WHAT YOU WILL DO.
The lines from the top of the records below through the one containing "muxes: 94 / 94 / 4.67" are to be transcribed exactly, and nothing else is to be added.

▬▬▬

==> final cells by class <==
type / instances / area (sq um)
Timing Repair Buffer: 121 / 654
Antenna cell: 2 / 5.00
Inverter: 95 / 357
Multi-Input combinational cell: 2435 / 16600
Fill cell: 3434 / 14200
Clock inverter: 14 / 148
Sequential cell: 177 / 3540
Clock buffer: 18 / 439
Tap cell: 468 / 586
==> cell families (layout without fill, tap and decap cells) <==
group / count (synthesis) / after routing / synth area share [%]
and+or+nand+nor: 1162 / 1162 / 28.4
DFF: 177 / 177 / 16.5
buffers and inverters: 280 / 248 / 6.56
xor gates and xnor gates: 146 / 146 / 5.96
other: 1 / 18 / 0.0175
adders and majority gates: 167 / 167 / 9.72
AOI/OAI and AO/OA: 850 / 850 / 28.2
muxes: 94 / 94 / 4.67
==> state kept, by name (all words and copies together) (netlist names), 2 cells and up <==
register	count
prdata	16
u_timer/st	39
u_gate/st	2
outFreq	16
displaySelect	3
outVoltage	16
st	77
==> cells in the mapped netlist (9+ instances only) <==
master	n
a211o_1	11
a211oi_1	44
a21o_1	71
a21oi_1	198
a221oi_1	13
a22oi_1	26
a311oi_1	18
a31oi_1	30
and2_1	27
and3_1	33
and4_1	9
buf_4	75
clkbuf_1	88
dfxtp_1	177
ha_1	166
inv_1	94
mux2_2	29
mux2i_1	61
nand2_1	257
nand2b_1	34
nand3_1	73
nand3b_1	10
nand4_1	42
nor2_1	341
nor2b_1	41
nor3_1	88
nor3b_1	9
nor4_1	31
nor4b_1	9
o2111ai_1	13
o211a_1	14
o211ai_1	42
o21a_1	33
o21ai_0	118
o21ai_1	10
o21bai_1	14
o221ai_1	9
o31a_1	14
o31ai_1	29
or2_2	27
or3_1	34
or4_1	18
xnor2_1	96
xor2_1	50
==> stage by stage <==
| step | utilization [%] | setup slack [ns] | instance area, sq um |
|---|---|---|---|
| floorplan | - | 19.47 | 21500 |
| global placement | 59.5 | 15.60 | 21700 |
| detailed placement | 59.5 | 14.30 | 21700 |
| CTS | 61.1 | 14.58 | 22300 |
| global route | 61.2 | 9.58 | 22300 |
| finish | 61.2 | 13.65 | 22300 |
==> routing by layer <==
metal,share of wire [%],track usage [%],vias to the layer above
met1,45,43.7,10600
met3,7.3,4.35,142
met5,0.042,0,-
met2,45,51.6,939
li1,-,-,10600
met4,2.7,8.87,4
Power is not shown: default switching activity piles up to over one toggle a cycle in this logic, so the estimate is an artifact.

▬▬▬

PROBLEM SOLUTION.
==> final cells by class <==
type / instances / area (sq um)
Timing Repair Buffer: 121 / 654
Antenna cell: 2 / 5.00
Inverter: 95 / 357
Multi-Input combinational cell: 2435 / 16600
Fill cell: 3434 / 14200
Clock inverter: 14 / 148
Sequential cell: 177 / 3540
Clock buffer: 18 / 439
Tap cell: 468 / 586
==> cell families (layout without fill, tap and decap cells) <==
group / count (synthesis) / after routing / synth area share [%]
and+or+nand+nor: 1162 / 1162 / 28.4
DFF: 177 / 177 / 16.5
buffers and inverters: 280 / 248 / 6.56
xor gates and xnor gates: 146 / 146 / 5.96
other: 1 / 18 / 0.0175
adders and majority gates: 167 / 167 / 9.72
AOI/OAI and AO/OA: 850 / 850 / 28.2
muxes: 94 / 94 / 4.67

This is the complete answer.